Smooth Muscle Contraction
Similarities to Skeletal Muscle: React in similar mechanisms involving actin and myosin, calcium influx, and ATP use.
Differences from Skeletal Muscle:
Dual stimulation (ACh and norepinephrine), slower contraction, sustained contraction with less ATP, and adaptability to length changes without tension variations.
8.20 Cardiac Muscle
Location: Exclusive to the heart.
Structure: Striated, branching cells interconnected in networks, facilitating rhythmic contractions.
Contraction Mechanisms: Utilizes calcium provided by transverse tubules; cross-border communication occurs through intercalated discs.
8.21 Types of Muscle Tissue Comparison
Skeletal Muscle: Striated, voluntary control, rapid contraction.
Smooth Muscle: Non-striated, involuntary control, slower, more sustained contractions.
Cardiac Muscle: Striated, involuntary, rhythmic contractions.
8.22 Skeletal Muscle Actions
Origin and Insertion:
Origin: Less movable end of muscle.
Insertion: More movable end of muscle.
Example: Biceps brachii, named for its two origins; involved in elbow flexion.
8.23 Muscle Relationships and Movements
Types of Movements:
Flexion: Decreasing angle at a joint (e.g., bending the arm).
Extension: Increasing angle at a joint (e.g., straightening the arm).
Muscle Functional Roles:
Agonist: Main muscle performing the action.
Synergists: Assist the agonist.
Antagonists: Oppose the action of agonists; relationships can change based on movement type.
8.24 Major Skeletal Muscles
Naming Muscles: Based on size, shape, location, action, number of attachments, or fiber direction.
Examples include pectoralis major, deltoid, and biceps brachii.
8.25 Muscles of Facial Expression
Role: Connect to bones and skin to enable various facial expressions.
Key Muscles:
Epicranius: Elevates the eyebrow.
Orbicularis oculi: Closes the eye.
Zygomaticus: Elevates the corner of the mouth.
8.26 Muscles of Mastication
Role: Facilitate chewing by moving the mandible.
Muscles:
Masseter: Elevates mandible.
Temporalis: Elevates and retracts mandible.
8.27 Muscles that Move the Head
Key Muscles:
Sternocleidomastoid: Flexes and rotates the head.
Splenius capitis, semispinalis capitis, and scalenes assist in head movement.

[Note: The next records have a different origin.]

This design comes from an exercise in tuning for small area, a short achievable clock period and few clock cycles on the open sky130 flow, not from production work.
Function was checked by simulation only, so behaviour that the tests miss may differ from the original.

<file path="design/flow/run.sh">
#!/bin/bash
# synth_recipe.tcl (not shown) runs the flow's synth.tcl, then flattens the netlist and writes it again
# the make line also repeats each setting of config.mk as NAME=value (left out here)
make -C /OpenROAD-flow-scripts/flow DESIGN_CONFIG=/design/flow/config.mk WORK_HOME=/design/flow/orfs CLKGATE_MAP_FILE= SYNTH_SCRIPT=/design/flow/synth_recipe.tcl finish
</file>
<file path="design/flow/config.mk">
export PLATFORM = sky130hd
export DESIGN_NAME = fpu
export DESIGN_NICKNAME = fpu
export VERILOG_FILES = /design/flow/design.v
export SDC_FILE = /design/flow/constraint.sdc
export NUM_CORES = 4
export LEC_CHECK = 0
export CAP_MARGIN = 20
export CORE_MARGIN = 2
export CORE_UTILIZATION = 65
export PLACE_DENSITY = 0.75
export SLEW_MARGIN = 20
</file>
<file path="design/flow/constraint.sdc">
create_clock -name core_clock -period 65.0 [get_ports {clock}]
set_input_delay 13.0000 -clock core_clock [delete_from_list [all_inputs] [get_ports {clock}]]
set_output_delay 13.0000 -clock core_clock [all_outputs]
set_load 0.01 [all_outputs]
</file>
Context: an optimization exercise on an open-source flow, tuned for small area. The choices shown serve that exercise and are no tape-out recipe. RTL that was checked went through simulation tests only; none was proved equivalent to the original. For run 2, only the layout was checked, not whether the RTL still works. No run shown here takes its clock network from TritonCTS; it comes from the design's own scripts or RTL. The flow treats the clock pin as an ideal source. Dropping or thinning the clock tree relies on that and would not hold on a real chip. Power is estimated from default activity; no workload was simulated.

--- flow/config.mk ---
export PLATFORM = sky130hd
export DESIGN_NAME = AppAlarmClockForFPGA
export DESIGN_NICKNAME = AppAlarmClockForFPGA
export VERILOG_FILES = /design/flow/design.v
export SDC_FILE = /design/flow/constraint.sdc
export NUM_CORES = 4
export LEC_CHECK = 0
export CAP_MARGIN = 20
export CORE_MARGIN = 2
export CORE_UTILIZATION = 60
export SLEW_MARGIN = 20
--- flow/constraint.sdc ---
create_clock -name core_clock -period 10.0 [get_ports {clk}]
set_input_delay 2.0000 -clock core_clock [delete_from_list [all_inputs] [get_ports {clk}]]
set_output_delay 2.0000 -clock core_clock [all_outputs]
set_load 0.01 [all_outputs]
--- flow/design.v ---
module AppAlarmClockForFPGA (
	clk,
	pushBtn,
	switches,
	led,
	buzzer,
	ps,
	seg0, seg1,
	seg2, seg3,
	seg4, seg5
);
input [9:0] switches;
input [1:0] pushBtn;
input clk;
output [9:0] led;
output reg buzzer;
output [3:0] ps;
output [7:0] seg0;
output [7:0] seg1;
output [7:0] seg2;
output [7:0] seg3;
output [6:0] seg4;
output [7:0] seg5;
localparam [3:0] O0 = 4'b0000;
localparam [3:0] O2 = 4'b0010;
function [3:0] bcd_inc(input [3:0] d);
	bcd_inc = {((d[0] & d[1] & d[2]) | (~d[0] & d[3])), ((~d[0] & d[2]) | (d[0] & d[1] & ~d[2]) | (~d[1] & d[2])), ((~d[0] & d[1]) | (d[0] & ~d[1] & ~d[3])), ((~d[0]))};
endfunction
function [3:0] bcd_dec(input [3:0] d);
	bcd_dec = {((d[0] & d[3]) | (~d[0] & ~d[1] & ~d[2] & ~d[3])), ((d[0] & d[2]) | (~d[0] & d[3]) | (d[1] & d[2])), ((~d[0] & ~d[1] & d[2]) | (~d[0] & d[3]) | (d[0] & d[1])), ((~d[0]))};
endfunction
function [6:0] seg_bcd(input [3:0] d);
	seg_bcd = {((~d[1] & ~d[2] & ~d[3]) | (d[0] & d[1] & d[2])), ((d[1] & ~d[2]) | (d[0] & ~d[2] & ~d[3]) | (d[0] & d[1])), ((~d[1] & d[2]) | (d[0])), ((~d[0] & ~d[1] & d[2]) | (d[0] & ~d[1] & ~d[2] & ~d[3]) | (d[0] & d[1] & d[2])), ((~d[0] & d[1] & ~d[2])), ((~d[0] & d[1] & d[2]) | (d[0] & ~d[1] & d[2])), ((d[0] & ~d[1] & ~d[2] & ~d[3]) | (~d[0] & ~d[1] & d[2]))};
endfunction
function [0:0] o_is9(input [3:0] d);
	o_is9 = ((d[0] & d[3]));
endfunction
function [0:0] o_is0(input [3:0] d);
	o_is0 = ((~d[0] & ~d[1] & ~d[2] & ~d[3]));
endfunction
function o_is3h(input [3:0] d);
	o_is3h = ((d[0] & d[1]));
endfunction
function [6:0] seg_h1(input [3:0] d);
	seg_h1 = {((~d[1] & ~d[2] & ~d[3]) | (d[1] & d[3]) | (d[0] & d[1] & d[2])), ((d[0] & d[1]) | (d[0] & ~d[2] & ~d[3]) | (d[1] & ~d[2] & ~d[3]) | (d[2] & d[3])), ((d[0]) | (~d[1] & d[2] & ~d[3])), ~((d[1] & ~d[2] & ~d[3]) | (~d[0] & ~d[2]) | (d[0] & ~d[1] & d[2]) | (~d[0] & d[1]) | (~d[1] & d[3])), ((~d[0] & d[1] & ~d[2] & ~d[3]) | (~d[0] & d[2] & d[3])), ((~d[0] & d[1] & d[2]) | (d[0] & ~d[1] & d[2] & ~d[3])), ~((~d[0] & ~d[2]) | (d[0] & d[2]) | (d[1] & ~d[3]) | (~d[1] & d[3]))};
endfunction
function [6:0] ms_inc(input [6:0] v);
	ms_inc = {o_is9(v[3:0]) ? {v[5], v[4], ~v[6]} : v[6:4], bcd_inc(v[3:0])};
endfunction
function [6:0] ms_dec(input [6:0] v);
	ms_dec = {o_is0(v[3:0]) ? {~v[4], v[6], v[5]} : v[6:4], bcd_dec(v[3:0])};
endfunction
function h_o9(input [3:0] o);
	h_o9 = o[3] & ~o[2] & ~o[1] & o[0];
endfunction
function [4:0] h_inc(input [4:0] v);
	if (v[3] & v[2] & v[0])
		h_inc = 5'd0;
	else
		h_inc = {v[4] ^ h_o9(v[3:0]), (h_o9(v[3:0]) & ~v[4]) ? 4'd0 : v[3:0] + 4'd1};
endfunction
function [4:0] h_dec(input [4:0] v);
	h_dec = {v[4] ^ (v[3:0] == 4'd0) ^ (v[3:0] == 4'd10), (v[3:0] == 4'd0) ? 4'd9 : v[3:0] - 4'd1};
endfunction
function ms_is59(input [6:0] v);
	ms_is59 = v[6] & ~v[5] & o_is9(v[3:0]);
endfunction
function h_is23(input [4:0] v);
	h_is23 = v[3] & v[2] & v[0];
endfunction
function ms_is0(input [6:0] v);
	ms_is0 = ~(v[6] | v[4]) & o_is0(v[3:0]);
endfunction
function h_is0(input [4:0] v);
	h_is0 = ~v[4] & ~(v[3] | v[2] | v[1] | v[0]);
endfunction
function [6:0] seg_jt(input [2:0] j);
	seg_jt = {~j[1] & ~j[2], j[0], j[2] | (j[0] & ~j[1]), j[0] ^ j[1],
	          j[1] & ~j[2], j[2] & ~j[1], j[0] ^ j[1]};
endfunction
function [6:0] seg_ht(input [1:0] b);
	seg_ht = {~b[1], b[0] | b[1], b[0], b[0], b[1], 1'b0, b[0]};
endfunction
wire rst = ~pushBtn[1];
wire sw9 = switches[9];
reg [9:0] count;           
reg [8:0] cnt;             
reg [1:0] currentState;
reg [5:0] btn_cnt;
reg button_state;
reg alarmflag, timerFlag, buzzerFlag;
reg led_flash;
reg switch_old;
reg [4:0] hours, alarm_hours, timer_hours, stopwatch_hours;
reg [6:0] minutes, alarm_minutes, timer_minutes, stopwatch_minutes;
reg [6:0] seconds, timer_seconds, stopwatch_seconds;
wire tick = ~sw9 & (&count[9:4]) & count[1];
always @(posedge clk) begin
	if (rst)
		count <= 10'd11;
	else if (~sw9)
		count <= tick ? 10'd11 : count + 1'b1;
end
always @(posedge clk) begin
	if (rst)
		buzzer <= 1'b0;
	else if (~sw9 & ~tick) begin
		if (count[9]) begin
			if (buzzerFlag & (alarmflag | timerFlag))
				buzzer <= 1'b1;
		end
		else
			buzzer <= 1'b0;
	end
end
reg [4:0] disp_h;
reg [6:0] disp_m, disp_s;
always @(*) begin
	case (currentState)
		2'd0: begin disp_h = hours;           disp_m = minutes;           disp_s = seconds; end
		2'd1: begin disp_h = alarm_hours;     disp_m = alarm_minutes;     disp_s = {3'd0, O0}; end
		2'd2: begin disp_h = timer_hours;     disp_m = timer_minutes;     disp_s = timer_seconds; end
		default: begin disp_h = stopwatch_hours; disp_m = stopwatch_minutes; disp_s = stopwatch_seconds; end
	endcase
end
wire [4:0] disp_h_inc = h_inc(disp_h);
wire [6:0] disp_m_inc = ms_inc(disp_m);
wire [6:0] disp_s_inc = ms_inc(disp_s);
assign seg0 = {1'b1, seg_bcd(disp_s[3:0])};
assign seg1 = {1'b1, seg_jt(disp_s[6:4])};
assign seg2 = {1'b1, seg_bcd(disp_m[3:0])};
assign seg3 = {1'b1, seg_jt(disp_m[6:4])};
assign seg4 = seg_h1(disp_h[3:0]);
assign seg5 = {1'b1, seg_ht({disp_h[3] & (disp_h[2] | disp_h[1]), disp_h[4]})};
assign ps = {2'b00, currentState};
assign led = {{6{led_flash}}, 1'b0, currentState[1] & currentState[0],
              currentState[1], currentState[1] | currentState[0]};
wire press = switch_old & ~pushBtn[0];
wire set_h = sw9 & press & ~switches[0] & switches[1];
wire set_m = sw9 & press & switches[0] & ~switches[1];
wire mode0 = currentState == 2'd0;
wire mode1 = currentState == 2'd1;
wire mode2 = currentState == 2'd2;
wire mode3 = currentState == 2'd3;
always @(posedge clk)
	switch_old <= pushBtn[0];
wire s59 = ms_is59(seconds);
wire m59 = ms_is59(minutes);
wire clk_s_en = tick;
wire clk_m_en = (tick & s59) | (set_m & mode0);
wire clk_h_en = (tick & s59 & m59) | (set_h & mode0);
always @(posedge clk) begin
	if (rst) begin
		hours <= 5'd0;
		minutes <= {3'd0, O0};
		seconds <= {3'd0, O0};
	end
	else begin
		if (clk_s_en) seconds <= ms_inc(seconds);
		if (clk_m_en) minutes <= ms_inc(minutes);
		if (clk_h_en) hours <= h_inc(hours);
	end
end
always @(posedge clk) begin
	if (rst) begin
		alarm_hours <= 5'd0;
		alarm_minutes <= {3'd0, O0};
		alarmflag <= 1'b0;
	end
	else begin
		if (set_h & mode1) alarm_hours <= disp_h_inc;
		if (set_m & mode1) alarm_minutes <= disp_m_inc;
		if (mode1 & ((set_h & ~h_is23(disp_h)) | (set_m & ~ms_is59(disp_m))))
			alarmflag <= 1'b1;
	end
end
wire ts0 = ms_is0(timer_seconds);
wire tm0 = ms_is0(timer_minutes);
wire th0 = h_is0(timer_hours);
wire timer_zero = ts0 & tm0 & th0;
wire t_dec = tick & ~timer_zero;
always @(posedge clk) begin
	if (rst) begin
		timer_hours <= 5'd0;
		timer_minutes <= {3'd0, O0};
		timer_seconds <= {3'd0, O2};
		timerFlag <= 1'b0;
	end
	else begin
		if (t_dec) timer_seconds <= ms_dec(timer_seconds);
		if (t_dec & ts0) timer_minutes <= ms_dec(timer_minutes);
		else if (set_m & mode2) timer_minutes <= disp_m_inc;
		if (t_dec & ts0 & tm0) timer_hours <= h_dec(timer_hours);
		else if (set_h & mode2) timer_hours <= disp_h_inc;
		if (mode2 & ((set_h & ~h_is23(disp_h)) | (set_m & ~ms_is59(disp_m))))
			timerFlag <= 1'b1;
	end
end
wire sw_s_en = tick & mode3 & switches[0];
wire sw_m_en = sw_s_en & ms_is59(disp_s);
wire sw_h_en = sw_m_en & ms_is59(disp_m);
always @(posedge clk) begin
	if (rst) begin
		stopwatch_hours <= 5'd0;
		stopwatch_minutes <= {3'd0, O0};
		stopwatch_seconds <= {3'd0, O0};
	end
	else begin
		if (sw_s_en) stopwatch_seconds <= disp_s_inc;
		if (sw_m_en) stopwatch_minutes <= disp_m_inc;
		if (sw_h_en) stopwatch_hours <= disp_h_inc;
	end
end
wire btn_hit = ~btn_cnt[5] & btn_cnt[3] & ~btn_cnt[2] & btn_cnt[1] & ~btn_cnt[0];
wire [5:0] btn_next = {btn_cnt[4:0], ~(btn_cnt[5] ^ btn_cnt[4])};
always @(posedge clk) begin
	if (rst) begin
		currentState <= 2'd0;
		btn_cnt <= 6'd0;
		button_state <= 1'b1;
	end
	else if (btn_hit) begin
		btn_cnt <= {5'd0, pushBtn[0] & ~button_state};
		button_state <= ~button_state;
		if (~button_state & ~sw9)
			currentState <= currentState + 1'b1;
	end
	else begin
		btn_cnt <= (pushBtn[0] == button_state) ? btn_next : 6'd0;
	end
end
wire going_off = ((hours == alarm_hours) & (minutes == alarm_minutes) & alarmflag)
               | (timer_zero & timerFlag);
always @(posedge clk) begin
	if (rst)
		cnt <= 9'd0;
	else
		cnt <= cnt + 1'b1;
	led_flash <= going_off & cnt[8];
	buzzerFlag <= going_off;
end
endmodule
--- flow/flow/run.sh ---
#!/bin/bash
# Layout flow: the standard ORFS flow with these changes
#  - synthesis: ORFS's synthesis script run with each area-oriented ABC script in
#    flow/abc_*.script (and without the adder-cell extraction); the netlist with the
#    smallest cell area is kept. Registers are mapped before ABC, exactly as in the
#    standard synthesis, which runs first and whose netlist is compared register by register.
#  - port buffers are the smallest buffer (buf_1)
#  - global placement keeps none of its timing-driven buffering (GPL_KEEP_OVERFLOW=0)
#  - clock tree: the clock port drives 4 clkbuf_16 buffers, each at the centre of a group of
#    flip-flops (flow/clock_tree.tcl); if that would give a flip-flop clock pin more than
#    115 ps of slew, TritonCTS runs instead, with clkbuf_8 buffers and without dummy loads,
#    and a leaf buffer whose flip-flop clock pins would see more than 110 ps of slew becomes
#    a clkbuf_16 (flow/clock_fix.tcl)
# Each tool's output goes to a log file in the work folder.
set -euo pipefail
WORK=$(pwd)
RES=results/$FLOW_PLATFORM/AppAlarmClockForFPGA/base

# standard synthesis, kept for reference (register names and cells)
bash standard.sh SCRIPTS_DIR=$FLOW_HOME/scripts synth > std_synth.log 2>&1
mkdir -p std
cp orfs/$RES/1_2_yosys.v std/1_2_yosys.v
rm -rf orfs

# synthesis candidates, in parallel
for s in flow/abc_*.script; do
  n=$(basename $s .script)
  rm -rf scripts_$n orfs_$n
  cp -r "$FLOW_HOME/scripts" scripts_$n
  cp $s scripts_$n/abc_area.script
  bash standard.sh SCRIPTS_DIR=$WORK/scripts_$n WORK_HOME=$WORK/orfs_$n ABC_AREA=1 ADDER_MAP_FILE= synth > synth_$n.log 2>&1 &
done
wait
best=$(python3 flow/pick.py orfs_abc_* 2> pick.log)
echo "picked $best" >> pick.log
mv orfs_$best orfs

python3 flow/regs.py std/1_2_yosys.v orfs/$RES/1_2_yosys.v > regs_check.log 2>&1

export BUFFER_PORTS_ARGS="-buffer_cell sky130_fd_sc_hd__buf_1"
export GPL_KEEP_OVERFLOW=0
export POST_CTS_TCL=$WORK/flow/clock_fix.tcl
export PRE_CTS_TCL=$WORK/flow/clock_tree.tcl
export CLK_LEAVES=4
export CTS_ARGS="-sink_clustering_enable -repair_clock_nets -dont_use_dummy_load -buf_list sky130_fd_sc_hd__clkbuf_8 -root_buf sky130_fd_sc_hd__clkbuf_8"
bash standard.sh > layout.log 2>&1
--- flow/flow/abc_a.script ---
strash
&get -n
&deepsyn -I 10 -J 50
&put
dch -f
amap
--- flow/flow/abc_b.script ---
strash
&get -n
&deepsyn -I 10 -J 50
&put
amap
--- flow/flow/abc_c.script ---
strash
&get -n
&deepsyn -I 4 -J 200
&put
dch -f
amap
--- flow/flow/abc_d.script ---
strash
dc2
dch -f
amap
strash
&get -n
&deepsyn -I 10 -J 50
&put
dch -f
amap
--- flow/flow/clock_fix.tcl ---
estimate_parasitics -placement
set m16 [[ord::get_db] findMaster sky130_fd_sc_hd__clkbuf_16]
set changed 0
foreach inst [[ord::get_db_block] getInsts] {
  if { [[$inst getMaster] getName] ne "sky130_fd_sc_hd__clkbuf_8" } { continue }
  set onet [[$inst findITerm X] getNet]
  if { $onet eq "NULL" } { continue }
  set worst 0
  foreach it [$onet getITerms] {
    if { ![$it isInputSignal] } { continue }
    if { ![string match "sky130_fd_sc_hd__df*" [[[$it getInst] getMaster] getName]] } { continue }
    set p [get_pins -quiet "[[$it getInst] getName]/[[$it getMTerm] getName]"]
    if { [llength $p] != 1 } { continue }
    set s [get_property $p slew_max]
    if { $s > $worst } { set worst $s }
  }
  if { $worst > 0.110 } {
    $inst swapMaster $m16
    incr changed
    puts "clock_fix: [$inst getName] -> clkbuf_16 (clock pin slew $worst ns)"
  }
}
if { $changed } {
  detailed_placement
  check_placement -verbose
  estimate_parasitics -placement
}
--- flow/flow/clock_tree.tcl ---
rename clock_tree_synthesis orfs_clock_tree_synthesis
proc clock_tree_synthesis { args } {
  set k $::env(CLK_LEAVES)
  set block [ord::get_db_block]
  set master [[ord::get_db] findMaster sky130_fd_sc_hd__clkbuf_16]
  set clk_src [lindex [get_property [lindex [all_clocks] 0] sources] 0]
  set clk_net [$block findNet [get_full_name $clk_src]]
  set sinks {}
  foreach it [$clk_net getITerms] {
    if { [$it isInputSignal] } { lappend sinks $it }
  }
  set pts {}
  foreach it $sinks {
    set box [[$it getInst] getBBox]
    lappend pts [list [expr {([$box xMin] + [$box xMax]) / 2.0}] [expr {([$box yMin] + [$box yMax]) / 2.0}]]
  }
  set n [llength $pts]
  # k-means (Manhattan distance), seeded with points spread along the x order
  set order [lsort -real -index 0 $pts]
  set cent {}
  for { set c 0 } { $c < $k } { incr c } {
    lappend cent [lindex $order [expr {int(($c + 0.5) * $n / $k)}]]
  }
  set assign {}
  for { set iter 0 } { $iter < 100 } { incr iter } {
    set assign {}
    foreach p $pts {
      set best 0
      set bd 1e30
      for { set c 0 } { $c < $k } { incr c } {
        set q [lindex $cent $c]
        set d [expr {abs([lindex $p 0] - [lindex $q 0]) + abs([lindex $p 1] - [lindex $q 1])}]
        if { $d < $bd } { set bd $d; set best $c }
      }
      lappend assign $best
    }
    set newc {}
    for { set c 0 } { $c < $k } { incr c } {
      set sx 0.0; set sy 0.0; set m 0
      foreach p $pts a $assign {
        if { $a == $c } { set sx [expr {$sx + [lindex $p 0]}]; set sy [expr {$sy + [lindex $p 1]}]; incr m }
      }
      if { $m > 0 } { lappend newc [list [expr {$sx / $m}] [expr {$sy / $m}]] } else { lappend newc [lindex $cent $c] }
    }
    set cent $newc
  }
  set bufs {}
  set nets {}
  for { set c 0 } { $c < $k } { incr c } {
    set inst [odb::dbInst_create $block $master "clkbuf_leaf_$c"]
    set net [odb::dbNet_create $block "clknet_leaf_$c"]
    $net setSigType CLOCK
    [$inst findITerm A] connect $clk_net
    [$inst findITerm X] connect $net
    set q [lindex $cent $c]
    $inst setLocation [expr {int([lindex $q 0])}] [expr {int([lindex $q 1])}]
    $inst setPlacementStatus PLACED
    lappend bufs $inst
    lappend nets $net
    set m 0
    foreach it $sinks a $assign {
      if { $a == $c } { $it disconnect; $it connect $net; incr m }
    }
    puts "clock_tree: clkbuf_leaf_$c drives $m clock pins"
  }
  set_propagated_clock [all_clocks]
  estimate_parasitics -placement
  set worst 0
  foreach it $sinks {
    set p [get_pins -quiet "[[$it getInst] getName]/[[$it getMTerm] getName]"]
    if { [llength $p] != 1 } { set worst 1; continue }
    set s [get_property $p slew_max]
    if { $s > $worst } { set worst $s }
  }
  puts "clock_tree: worst estimated clock pin slew $worst ns"
  if { $worst > 0.115 } {
    puts "clock_tree: too slow, using TritonCTS instead"
    foreach it $sinks { $it disconnect; $it connect $clk_net }
    foreach inst $bufs { odb::dbInst_destroy $inst }
    foreach net $nets { odb::dbNet_destroy $net }
    orfs_clock_tree_synthesis {*}$args
  }
}
--- flow/flow/pick.py ---
# Print the name of the synthesis candidate (folder orfs_NAME) with the smallest cell area.
import re, sys, glob
best = None
for d in sorted(sys.argv[1:]):
    f = glob.glob(d + "/reports/*/AppAlarmClockForFPGA/base/synth_stat.txt")
    if not f:
        continue
    m = re.search(r"Chip area for module .*?: ([\d.]+)", open(f[0]).read())
    if not m:
        continue
    a = float(m.group(1))
    print(f"{d}: {a}", file=sys.stderr)
    if best is None or a < best[0]:
        best = (a, d)
print(best[1][len("orfs_"):])
--- flow/flow/regs.py ---
# Compare the flip-flops (instance name -> cell type) of two Yosys netlists; exit 1 on a difference.
import re, sys

def regs(path):
    text = open(path).read()
    out = {}
    for m in re.finditer(r'^\s*(sky130_fd_sc_hd__(?:s?e?df|dl[xr])\w*)\s+(\S+)\s*\(', text, re.M):
        out[m.group(2)] = re.sub(r'_\d+$', '', m.group(1))
    return out

a, b = regs(sys.argv[1]), regs(sys.argv[2])
print(f"standard: {len(a)} registers, this flow: {len(b)} registers")
bad = 0
for k in sorted(set(a) | set(b)):
    if a.get(k) != b.get(k):
        print(f"differs: {k}: {a.get(k)} vs {b.get(k)}")
        bad += 1
print("registers match" if bad == 0 else f"{bad} differences")
sys.exit(1 if bad else 0)
--- flow/standard.sh ---
#!/bin/bash
# synth_recipe.tcl (not shown) runs the flow's synth.tcl, then flattens the netlist and writes it again
# the make line also repeats each setting of config.mk as NAME=value (left out here)
make -C /OpenROAD-flow-scripts/flow DESIGN_CONFIG=/design/flow/config.mk WORK_HOME=/design/flow/orfs CLKGATE_MAP_FILE= SYNTH_SCRIPT=/design/flow/synth_recipe.tcl "${@:-finish}"
==> results of run 1 <==
-- worst max path at each step --
stage | startpoint | end | slack [ns] | depth (start not counted)
global placement | pushBtn[1] | alarm_minutes[0] | 4.26 | 5
finish | currentState[1] | seg2[5] | 4.49 | 12
detailed placement | currentState[1] | seg2[5] | 4.82 | 12
floorplan | currentState[1] | seg4[2] | 5.33 | 7
global route | currentState[1] | seg2[5] | 4.24 | 12
-- state kept, by name, summed over array words and instances (netlist names), 6 cells and up --
register,count
minutes,7
stopwatch_seconds,7
alarm_minutes,7
timer_minutes,7
cnt,9
btn_cnt,6
seconds,7
stopwatch_minutes,7
count,10
timer_seconds,7
-- worst min-delay path: stages (launching register included) --
cell	delay, ns
dfxtp_1	0.32
clkinv_1	0.05
nor2_1	0.04
-- metrics by stage --
step	instance area [um2]	utilization	std cells	hold WS, ns	worst slack, ns
2_1_floorplan	4760	-	627	0.404	5.33
3_3_place_gp	4950	0.644	767	0.419	4.26
3_5_place_dp	4960	0.645	767	0.438	4.82
5_1_grt	5060	0.658	771	0.477	4.24
6_report	5060	0.658	771	0.447	4.49
-- per-layer routing --
layer  track usage  part of all wire  up-vias
met4        0.0784             0.031        0
met2         0.453              0.47      163
met5             0                 0        -
met1         0.358              0.44     2100
li1              -                 -     2270
met3        0.0228             0.061       28
-- cell usage after synthesis (5+ instances only) --
library cell and count:
dfxtp_1 103, clkinv_1 100, nor2_1 91, o22ai_1 54, nand2_1 52, o21ai_0 41
nor3_1 26, buf_4 20, a21oi_1 14, nand3_1 14, a222oi_1 11, a221oi_1 10
and3_1 9, a211oi_1 7, or2_0 7, o21a_1 6, or3_1 6, nor4_1 5
o221ai_1 5
-- layout make-up --
cell class / count / area [um2] / share of cell area
Buffer: 4 / 100 / 0.0198
Inverter: 100 / 375 / 0.0742
Multi-Input combinational cell: 404 / 2180 / 0.430
Sequential cell: 103 / 2060 / 0.408
Tap cell: 102 / 128 / 0.0252
Timing Repair Buffer: 58 / 219 / 0.0433
-- kinds of logic after synthesis --
family / synth area share
buffers and inverters: 0.111
other: 0.00159
AOI/OAI and AO/OA: 0.241
DFF: 0.436
and+or+nand+nor: 0.211
-- power breakdown --
part           leakage, uW  switching, uW  total, uW  internal (uW)
combinational     0.000814           16.5       22.1           5.59
sequential        0.000832           1.81        415            413
clock            0.0000493            101        175           73.7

8.28 Muscles that Move the Pectoral Girdle
Function: Whole group involves scapula movement.
Major muscles include trapezius, rhomboid major, and serratus anterior.
8.29 Muscles that Move the Arm
Function: Connect arm's motion to the torso.
Examples:
Flexors: Pectoralis major, coracobrachialis.
Extensors: Teres major, latissimus dorsi.
8.30 Muscles that Move the Forearm
Flexors: Biceps brachii, brachialis; Extensor: Triceps brachii.
Rotators: Supinator and pronator teres/quadratus affect forearm movement.
8.31 Muscles that Move the Hand
Movements: Include flexion, extension, abduction, adduction, and include several flexor and extensor muscles.
8.32 Muscles of the Abdominal Wall
Support Role: Connect rib cage to the pelvic girdle through broad muscles, increasing abdominal pressure.
Core Muscles: External and internal oblique, transverse abdominis, rectus abdominis.
8.33 Muscles of the Pelvic Floor
Structure: Composed of two muscular sheets providing pelvic support.
Deeper pelvic diaphragm: Levator ani, coccygeus.
Superficial urogenital diaphragm: Transverse perineal and bulbospongiosus muscles.
8.34 Muscles that Move the Thigh
Classification: Muscles are grouped as anterior (hip flexors), medial (adductors), or posterior (hip extensors).
8.35 Muscles that Move the Leg
Role: Connect femur to tibia/fibula; flexors (hamstring group) and extensors (quadriceps).
8.36 Muscles that Move the Foot
Movements: Includes dorsiflexion, plantar flexion, inversion, and eversion, linked to various leg muscles.